What to produce – Whenever a line below holds the word "status", copy that line.

Saved data entries:
*****
==> config.mk <==
export PLATFORM = sky130hd
export DESIGN_NAME = interrupt_controller_flat
export DESIGN_NICKNAME = d
export VERILOG_FILES = /design/src/rtl/interrupt_controller_pkg.sv /design/src/rtl/interrupt_controller_if.sv /design/src/rtl/interrupt_controller_prio_enc4.sv /design/src/rtl/interrupt_controller.sv /design/src/flat_wrapper.sv
export SDC_FILE = /design/constraint.sdc
export NUM_CORES = 1
export LEC_CHECK = 0
export BUFFER_PORTS_ARGS = -buffer_cell sky130_fd_sc_hd__buf_2
export CAP_MARGIN = 20
export CELL_PAD_IN_SITES_DETAIL_PLACEMENT = 0
export CELL_PAD_IN_SITES_GLOBAL_PLACEMENT = 1
export CORE_ASPECT_RATIO = 1.75
export CORE_MARGIN = 4
export CORE_UTILIZATION = 34
export CTS_CLUSTER_DIAMETER = 60
export DETAILED_ROUTE_END_ITERATION = 10
export GPL_TIMING_DRIVEN = 0
export PLACE_DENSITY_LB_ADDON = 0.25
export SYNTH_ARGS = -nofsm -noshare
export SYNTH_HDL_FRONTEND = slang
export SYNTH_SLANG_ARGS = --single-unit
==> constraint.sdc <==
create_clock -name clk -period 1.5 [get_ports clk]
set_input_delay 0 -clock clk [delete_from_list [all_inputs] [get_ports clk]]
set_output_delay 0 -clock clk [all_outputs]
set_load 0.005 [all_outputs]
==> src/rtl/interrupt_controller_pkg.sv <==
// interrupt_controller_pkg: shared sizing, state encoding and vector helper.
package interrupt_controller_pkg;
    localparam int N_IRQ = 4;
    localparam int VEC_WIDTH = 5;
    localparam int SEL_W = 2;
    localparam logic [VEC_WIDTH-1:0] VEC_BASE = 5'd24;
    typedef enum logic [1:0] {IDLE = 2'd0, REQ = 2'd1, SERVICE = 2'd2} state_t;
    // Two ROM words per vector table entry; wraps modulo 2^VEC_WIDTH.
    function automatic logic [VEC_WIDTH-1:0] vec_of(input logic [SEL_W-1:0] sel);
        return VEC_BASE + VEC_WIDTH'({sel, 1'b0});
    endfunction
endpackage

==> src/rtl/interrupt_controller_if.sv <==
// interrupt_controller_if: request/ack/mask bus between core side and controller.
interface interrupt_controller_if;
    import interrupt_controller_pkg::*;
    logic [N_IRQ-1:0] irq_in;
    logic mask_we;
    logic [N_IRQ-1:0] mask_in;
    logic irq_ack;
    logic iret;
    logic irq_out;
    logic [VEC_WIDTH-1:0] vector;
    logic [N_IRQ-1:0] active;
    logic [N_IRQ-1:0] pending;
    logic busy;
    modport master (
        output irq_in, mask_we, mask_in, irq_ack, iret,
        input irq_out, vector, active, pending, busy
    );
    modport slave (
        input irq_in, mask_we, mask_in, irq_ack, iret,
        output irq_out, vector, active, pending, busy
    );
endinterface

==> src/rtl/interrupt_controller_prio_enc4.sv <==
// prio_enc4: lowest-set-bit index of a 4-bit request vector plus valid flag.
module prio_enc4 (
    input  logic [3:0] req,
    output logic [1:0] idx,
    output logic       valid
);
    always_comb begin
        idx = req[0] ? 2'd0 : req[1] ? 2'd1 : req[2] ? 2'd2 : 2'd3;
        valid = |req;
    end
endmodule

==> src/rtl/interrupt_controller.sv <==
// interrupt_controller: edge-latched, maskable, fixed-priority, non-nesting interrupt controller.
module interrupt_controller
    import interrupt_controller_pkg::*;
(
    input logic clk,
    input logic rst_n,
    interrupt_controller_if.slave bus
);
    state_t state_q, state_d;
    logic [N_IRQ-1:0] prev_q, pending_q, mask_q, active_q, rise, clr;
    logic armed_q, win_valid, ack, ret;
    logic [SEL_W-1:0] sel_q, win;
    logic [VEC_WIDTH-1:0] vector_q;

    prio_enc4 u_prio (.req(pending_q & mask_q), .idx(win), .valid(win_valid));

    // armed_q suppresses edges on the first sample after reset so a line
    // already high at release does not fire.
    always_comb begin
        rise = bus.irq_in & ~prev_q & {N_IRQ{armed_q}};
        ack = (state_q == REQ) && bus.irq_ack;
        ret = (state_q == SERVICE) && bus.iret;
        clr = ack ? N_IRQ'(1) << sel_q : '0;
    end

    always_comb begin
        state_d = state_q;
        case (state_q)
            IDLE:    state_d = win_valid ? REQ : IDLE;
            REQ:     state_d = bus.irq_ack ? SERVICE : REQ;
            SERVICE: state_d = bus.iret ? IDLE : SERVICE;
            default: state_d = IDLE;
        endcase
    end

    always_ff @(posedge clk or negedge rst_n) begin
        if (!rst_n) state_q <= IDLE;
        else state_q <= state_d;
    end

    always_ff @(posedge clk or negedge rst_n) begin
        if (!rst_n) begin
            armed_q <= 1'b0;
            prev_q <= '0;
            pending_q <= '0;
            mask_q <= '0;
            active_q <= '0;
            sel_q <= '0;
            vector_q <= '0;
        end else begin
            armed_q <= 1'b1;
            prev_q <= bus.irq_in;
            pending_q <= (pending_q & ~clr) | rise;
            mask_q <= bus.mask_we ? bus.mask_in : mask_q;
            active_q <= ack ? clr : ret ? '0 : active_q;
            if (state_q == IDLE && win_valid) begin
                sel_q <= win;
                vector_q <= vec_of(win);
            end
        end
    end

    assign bus.irq_out = state_q == REQ;
    assign bus.busy = (state_q == REQ) || (state_q == SERVICE);
    assign bus.vector = vector_q;
    assign bus.active = active_q;
    assign bus.pending = pending_q;
endmodule

==> src/flat_wrapper.sv <==
// flat-port wrapper written by rule: the top's interface ports become plain ports
module interrupt_controller_flat import interrupt_controller_pkg::*;
  (clk, rst_n, bus_irq_in, bus_mask_we, bus_mask_in, bus_irq_ack, bus_iret, bus_irq_out, bus_vector, bus_active, bus_pending, bus_busy);
  interrupt_controller_if bus_i ();
  input logic clk;
  input logic rst_n;
  input wire logic [$bits(bus_i.irq_in)-1:0] bus_irq_in;
  input wire logic [$bits(bus_i.mask_we)-1:0] bus_mask_we;
  input wire logic [$bits(bus_i.mask_in)-1:0] bus_mask_in;
  input wire logic [$bits(bus_i.irq_ack)-1:0] bus_irq_ack;
  input wire logic [$bits(bus_i.iret)-1:0] bus_iret;
  output wire logic [$bits(bus_i.irq_out)-1:0] bus_irq_out;
  output wire logic [$bits(bus_i.vector)-1:0] bus_vector;
  output wire logic [$bits(bus_i.active)-1:0] bus_active;
  output wire logic [$bits(bus_i.pending)-1:0] bus_pending;
  output wire logic [$bits(bus_i.busy)-1:0] bus_busy;
  assign bus_i.irq_in = bus_irq_in;
  assign bus_i.mask_we = bus_mask_we;
  assign bus_i.mask_in = bus_mask_in;
  assign bus_i.irq_ack = bus_irq_ack;
  assign bus_i.iret = bus_iret;
  assign bus_irq_out = bus_i.irq_out;
  assign bus_vector = bus_i.vector;
  assign bus_active = bus_i.active;
  assign bus_pending = bus_i.pending;
  assign bus_busy = bus_i.busy;
  interrupt_controller u_core (.clk(clk), .rst_n(rst_n), .bus(bus_i));
endmodule
==> metrics.yaml <==
status:
  status: "complete, no violations"
worst_setup_path:
  worst_ep_arrival_time_ns: 1.48
  cp.required_ns: 1.65
  critPathMaxFanout: 7
  crit_path_end_kind: "register"
  critPathLaunchType: "register"
  critPathKind: "register to register"
sta:
  hold_viol_final: 0
  period_needed_ns: 1.328
  fin_worst_skew_ns: 0.003346
  drv_slew: 0
  fin_hold_ws_ns: 0.02065
  max_freq_mhz: 753.1
  fin_crit_sh_pct: 88.52
  rsz0062_at_grt: "false"
  setup_viol: 0
  finalSetupTns_ns: 0
global_route:
  grt_overflow: 0
  grt_usage_pct: 12.53
  grt_max_degree: 23
  grt_pass1_vias: 760
  grt_antenna_before_repair: 0
  grt_pass1_wl_um: 3318
synthesis:
  synth_cell_types: 20
  avgSynthCellArea_um2: 11.89
  syn_area_um2: 903.4
  synth_flop_cell: "dfrtp_1"
  synth_common_cells: "dfrtp_1, nand2_1, o21ai_0"
  yosysSeqAreaShare_pct: 60.94
  synth_top_cell_area_share_pct: 60.94
  synthArstFlopShare_pct: 100.0
  yosys_warnings: 0
  synthCells: 76
  synth_edf_count: 0
  yosysTopAreaCell: "dfrtp_1"
  synth_most_common_cell: "dfrtp_1"
  ys_ff_latch: 22
  synth_area_leaders: "dfrtp_1, ha_1, mux2_2"
  synth_nets: 93
final_layout:
  syn_to_final_growth_pct: 34.07
  final_nets: 133
  seq_area_um2: 550.5
  drive_gt1_share_pct: 33.04
  fillCellCount: 255
  multiInputGateArea_um2: 326.6
  antenna_cells: 0
  final_cell_area_mm2: 0.001211
hold_path:
  min_path_type: "primary input to register"
floorplan:
  fp.coreArea_mm2: 0.002522
  initial_core_util_pct: 35.81
  die_h_um: 76.19
  die_x_um: 46.97
  std_cell_rows: 24
  pin_count: 28
  dieArea_mm2: 0.003578
route:
  ant_nets: 0
  num_vias: 709
  drc: 0
  drtPass1Iterations: 4
  wl_per_cell_um: 13.28
  drtIter0Drc: 20
  wirelength_um: 1873
  viasPerCell: 5.028
placement:
  place_congestion: 0.6996
  numPortBuffers: 26
  dp_hpwl_um: 1414
  post_dp_cell_area_mm2: 0.001066
clocking:
  clock_sinks: 22
  clock_latency_ns: 0.27
  cts_tree: "built"
  cts-root-buf: "clkbuf_8"
  cts_resized: 0
  clk_pin_slew_ns: 0.08
  ctsHtreeMaxLevel: 1
  cts_buffer_depth: 2
  numCtsBuffers: 3
job:
  maxCapViolations: 0
pwr:
  ir_drop_uv: 679.2
  power.leakage_nw: 0.5720
  p_per_area_mw_per_mm2: 1643
[through the flow]
step                      cells  utilization, %  total power, mW  setup WS (ns)
after global placement      128           42.26            1.560         0.1936
after global routing        141           48.02            2.156        0.05615
after CTS                   141           48.02            2.033         0.1469
after detailed placement    128           42.26            1.580         0.1645
after floorplan              76               -            1.281         0.3254
final                       141           48.02            1.990         0.1722
[worst max-delay path: stages, from the launching register on]
cell     delay (ns)
dfrtp_1        0.41
inv_1          0.08
ha_1           0.29
nand2_1        0.14
o31ai_1        0.22
nand2_1        0.07
[logic make-up (layout without fill, tap and decap cells)]
kind of cell | after synthesis | in the layout | synth area share [%]
other | 2 | 2 | 0.8313
adders and majority gates | 4 | 4 | 5.540
DFF | 22 | 22 | 60.94
and+or+nand+nor | 19 | 19 | 10.25
AOI/OAI and AO/OA | 20 | 20 | 14.54
buffers and inverters | 5 | 44 | 2.908
muxes | 4 | 4 | 4.986
[sequential cells by signal, indices dropped and copies added (netlist names)]
| signal | count |
|---|---|
| u_core.bus.active | 4 |
| u_core.bus.pending | 4 |
| u_core.mask_q | 4 |
| u_core.prev_q | 4 |
| u_core.bus.vector | 2 |
| u_core.state_q | 2 |
| u_core.armed_q | 1 |
| u_core.sel_q | 1 |
[power by group]
part / switching (mW) / total (mW) / internal, mW
Sequential: 0.168 / 0.918 / 0.750
Clock: 0.190 / 0.424 / 0.234
Combinational: 0.329 / 0.648 / 0.319
[routing by layer]
metal / global-route usage (%) / part of all wire [%]
met5: 0 / 0
met4: 7.479 / 3.0
met3: 2.600 / 6.0
met2: 21.12 / 54
met1: 13.16 / 36
[final timing paths]
check                                              to  cells after the start  slack (ns)         startpoint
min in group asynchronous            u_core.mask_q[1]                      2        0.22              rst_n
max in group asynchronous        u_core.bus.active[2]                      2        0.95              rst_n
worst max-delay path            u_core.bus.pending[0]                      5        0.17  u_core.state_q[1]
worst min-delay path                u_core.state_q[1]                      3        0.02           bus_iret
worst min register to register  u_core.bus.pending[2]                      1        0.43   u_core.prev_q[2]
worst max register to register  u_core.bus.pending[0]                      5        0.17  u_core.state_q[1]
[cells in the final DEF, fill, tap and decap left out, drive strengths merged]
master,count
nand2b,3
a21oi,6
a31o,1
a32o,1
dlygate4sd3,9
ha,4
nand3b,2
buf,28
a22oi,1
a22o,2
conb,2
nand3,3
nand2,10
o31ai,2
o21ai,7
inv,3
dfrtp,22
mux2,4
clkbuf,4
nand4,1
[area by class of cell]
class / instances / share of cell area (%)
multi-input cells: 49 / 26.96
well taps: 26 / 2.686
plain buffers: 2 / 1.240
flip-flops and latches: 22 / 45.45
clock buffers: 4 / 4.545
repair buffers: 35 / 18.18
inverters: 3 / 0.9298
[repair_timing]
action / CTS / global route
hold buffers: 9 / 0
hold endpoints to repair: 33 / 0
buffers inserted: 0 / 0
(Power assumes the default switching activity.)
*****
Final answer –
status:
  status: "complete, no violations"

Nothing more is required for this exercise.